Surveillance of Social-Media Web Sites Impinges on Freedom of Speech (Expression)
While it is true that people should use common sense in posting on social-media sites, it is also true that companies who monitor employees and job applicants are skating on very thin ice relative to violating people’s right to freedom of speech. If employees and job applicants have to couch every word they say on social-networking sites because of surveillance by companies then their freedom of speech, or expression, is being taken away from them.
Monitoring of Social-Media Sites Opens Doors to Litigation
Additionally, organizations that use social-networking web sites to screen out job applicants are treading on thin ice when it comes to disparate impact or even disparate treatment. If it is true that people who use social-networking sites are more commonly screened out than people who do not, companies are laying themselves wide open vis-à-vis potential litigation.

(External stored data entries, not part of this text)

**src/rtl/fifo_wr_frontend_if.sv**
```systemverilog
// Write-side stream/FIFO bundle for fifo_wr_frontend.
// slave = the front end itself, master = the surrounding logic that drives it.
interface fifo_wr_frontend_if #(
  parameter int DATA_SIZE = 8,
  parameter int ADDR_SIZE = 4
);
  logic                 s_valid;
  logic [DATA_SIZE-1:0] s_data;
  logic                 s_ready;
  logic                 winc;
  logic [DATA_SIZE-1:0] wdata;
  logic                 wfull;
  logic [ADDR_SIZE:0]   wptr;
  logic [ADDR_SIZE:0]   wq2_rptr;
  logic [ADDR_SIZE:0]   wlevel;
  logic                 walmost_full;

  modport slave (
    input  s_valid, s_data, wfull, wptr, wq2_rptr,
    output s_ready, winc, wdata, wlevel, walmost_full
  );

  modport master (
    output s_valid, s_data, wfull, wptr, wq2_rptr,
    input  s_ready, winc, wdata, wlevel, walmost_full
  );
endinterface

```
**src/rtl/fifo_wr_frontend.sv**
```systemverilog
// Async FIFO write front end: 2-entry skid buffer feeding winc/wdata, plus Gray-pointer fill level.
// Define FIFO_WR_LEVEL_EN to build the wlevel/walmost_full decode; otherwise both are tied to 0.
module fifo_wr_frontend #(
  parameter int DATA_SIZE    = 8,
  parameter int ADDR_SIZE    = 4,
  parameter int AFULL_THRESH = 12
) (
  input  logic                  wclk,
  input  logic                  wrst_n,
  fifo_wr_frontend_if.slave     bus
);

  typedef enum logic [1:0] {
    EMPTY = 2'd0,
    ONE   = 2'd1,
    TWO   = 2'd2
  } state_t;

  localparam logic [ADDR_SIZE:0] AFULL_LVL = (ADDR_SIZE + 1)'(AFULL_THRESH);

  state_t               state_r;
  state_t               next_state_s;
  logic                 s_ready_r;
  logic                 accept_s;
  logic                 winc_s;
  logic [DATA_SIZE-1:0] head_r;
  logic [DATA_SIZE-1:0] tail_r;

  assign accept_s    = bus.s_valid & s_ready_r;
  assign bus.s_ready = s_ready_r;
  assign bus.winc    = winc_s;
  assign bus.wdata   = head_r;

  // State register; s_ready is registered from next state so wfull never reaches it combinationally
  always_ff @(posedge wclk or negedge wrst_n) begin
    if (!wrst_n) begin
      state_r   <= EMPTY;
      s_ready_r <= 1'b0;
    end else begin
      state_r   <= next_state_s;
      s_ready_r <= (next_state_s != TWO);
    end
  end

  // Next-state logic for the entry count
  always_comb begin
    next_state_s = state_r;
    case (state_r)
      EMPTY: begin
        if (accept_s) next_state_s = ONE;
        else          next_state_s = EMPTY;
      end
      ONE: begin
        if (accept_s && !winc_s)      next_state_s = TWO;
        else if (!accept_s && winc_s) next_state_s = EMPTY;
        else                          next_state_s = ONE;
      end
      TWO: begin
        if (winc_s) next_state_s = ONE;
        else        next_state_s = TWO;
      end
      default: next_state_s = EMPTY;
    endcase
  end

  // Output logic: write whenever something is buffered and the FIFO has room
  always_comb begin
    winc_s = 1'b0;
    if (state_r != EMPTY) winc_s = ~bus.wfull;
    else                  winc_s = 1'b0;
  end

  // Skid storage: head is the oldest word, tail only holds the second entry
  always_ff @(posedge wclk or negedge wrst_n) begin
    if (!wrst_n) begin
      head_r <= {DATA_SIZE{1'b0}};
      tail_r <= {DATA_SIZE{1'b0}};
    end else begin
      case (state_r)
        EMPTY: if (accept_s) head_r <= bus.s_data;
        ONE: begin
          if (accept_s) begin
            if (winc_s) head_r <= bus.s_data;
            else        tail_r <= bus.s_data;
          end
        end
        TWO: if (winc_s) head_r <= tail_r;
        default: head_r <= head_r;
      endcase
    end
  end

`ifdef FIFO_WR_LEVEL_EN
  function automatic logic [ADDR_SIZE:0] gray2bin(input logic [ADDR_SIZE:0] g);
    logic [ADDR_SIZE:0] b;
    b[ADDR_SIZE] = g[ADDR_SIZE];
    for (int i = ADDR_SIZE - 1; i >= 0; i--) b[i] = b[i+1] ^ g[i];
    return b;
  endfunction

  logic [ADDR_SIZE:0] level_s;
  logic [ADDR_SIZE:0] wlevel_r;
  logic               walmost_full_r;

  // Modular subtraction over ADDR_SIZE+1 bits stays correct across pointer wrap
  assign level_s = gray2bin(bus.wptr) - gray2bin(bus.wq2_rptr);

  // Fill level and almost-full flag, one wclk behind the pointers
  always_ff @(posedge wclk or negedge wrst_n) begin
    if (!wrst_n) begin
      wlevel_r       <= {(ADDR_SIZE + 1){1'b0}};
      walmost_full_r <= 1'b0;
    end else begin
      wlevel_r       <= level_s;
      walmost_full_r <= (level_s >= AFULL_LVL);
    end
  end

  assign bus.wlevel       = wlevel_r;
  assign bus.walmost_full = walmost_full_r;
`else
  logic unused_level_s;
  assign unused_level_s   = ^{bus.wptr, bus.wq2_rptr, AFULL_LVL};
  assign bus.wlevel       = {(ADDR_SIZE + 1){1'b0}};
  assign bus.walmost_full = 1'b0;
`endif

endmodule

```
**src/flat_wrapper.sv**
```systemverilog
// flat-port wrapper written by rule: the top's interface ports become plain ports
module fifo_wr_frontend_flat 
#(
  parameter int DATA_SIZE    = 8,
  parameter int ADDR_SIZE    = 4,
  parameter int AFULL_THRESH = 12
)
  (wclk, wrst_n, bus_s_valid, bus_s_data, bus_wfull, bus_wptr, bus_wq2_rptr, bus_s_ready, bus_winc, bus_wdata, bus_wlevel, bus_walmost_full);
  fifo_wr_frontend_if #(.DATA_SIZE(DATA_SIZE), .ADDR_SIZE(ADDR_SIZE)) bus_i ();
  input  logic wclk;
  input  logic wrst_n;
  input wire logic [$bits(bus_i.s_valid)-1:0] bus_s_valid;
  input wire logic [$bits(bus_i.s_data)-1:0] bus_s_data;
  input wire logic [$bits(bus_i.wfull)-1:0] bus_wfull;
  input wire logic [$bits(bus_i.wptr)-1:0] bus_wptr;
  input wire logic [$bits(bus_i.wq2_rptr)-1:0] bus_wq2_rptr;
  output wire logic [$bits(bus_i.s_ready)-1:0] bus_s_ready;
  output wire logic [$bits(bus_i.winc)-1:0] bus_winc;
  output wire logic [$bits(bus_i.wdata)-1:0] bus_wdata;
  output wire logic [$bits(bus_i.wlevel)-1:0] bus_wlevel;
  output wire logic [$bits(bus_i.walmost_full)-1:0] bus_walmost_full;
  assign bus_i.s_valid = bus_s_valid;
  assign bus_i.s_data = bus_s_data;
  assign bus_i.wfull = bus_wfull;
  assign bus_i.wptr = bus_wptr;
  assign bus_i.wq2_rptr = bus_wq2_rptr;
  assign bus_s_ready = bus_i.s_ready;
  assign bus_winc = bus_i.winc;
  assign bus_wdata = bus_i.wdata;
  assign bus_wlevel = bus_i.wlevel;
  assign bus_walmost_full = bus_i.walmost_full;
  fifo_wr_frontend #(.DATA_SIZE(DATA_SIZE), .ADDR_SIZE(ADDR_SIZE), .AFULL_THRESH(AFULL_THRESH)) u_core (.wclk(wclk), .wrst_n(wrst_n), .bus(bus_i));
endmodule
```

Monitoring of Social-Web Sites by Companies Smacks of Self-Serving Expediency
Moreover, using social-networking sites to monitor employees and to screen out job applicants smacks of self-serving expediency because companies which do so are not exercising due diligence in using a number of tools to measure job-applicant suitability for positions. In sum, what a person says on a social-networking site often has no bearing on their suitability or qualifications for a given position and companies could well be losing out by eliminating skilled well-matched people from consideration just because of their monocular monitoring of social-networking sites.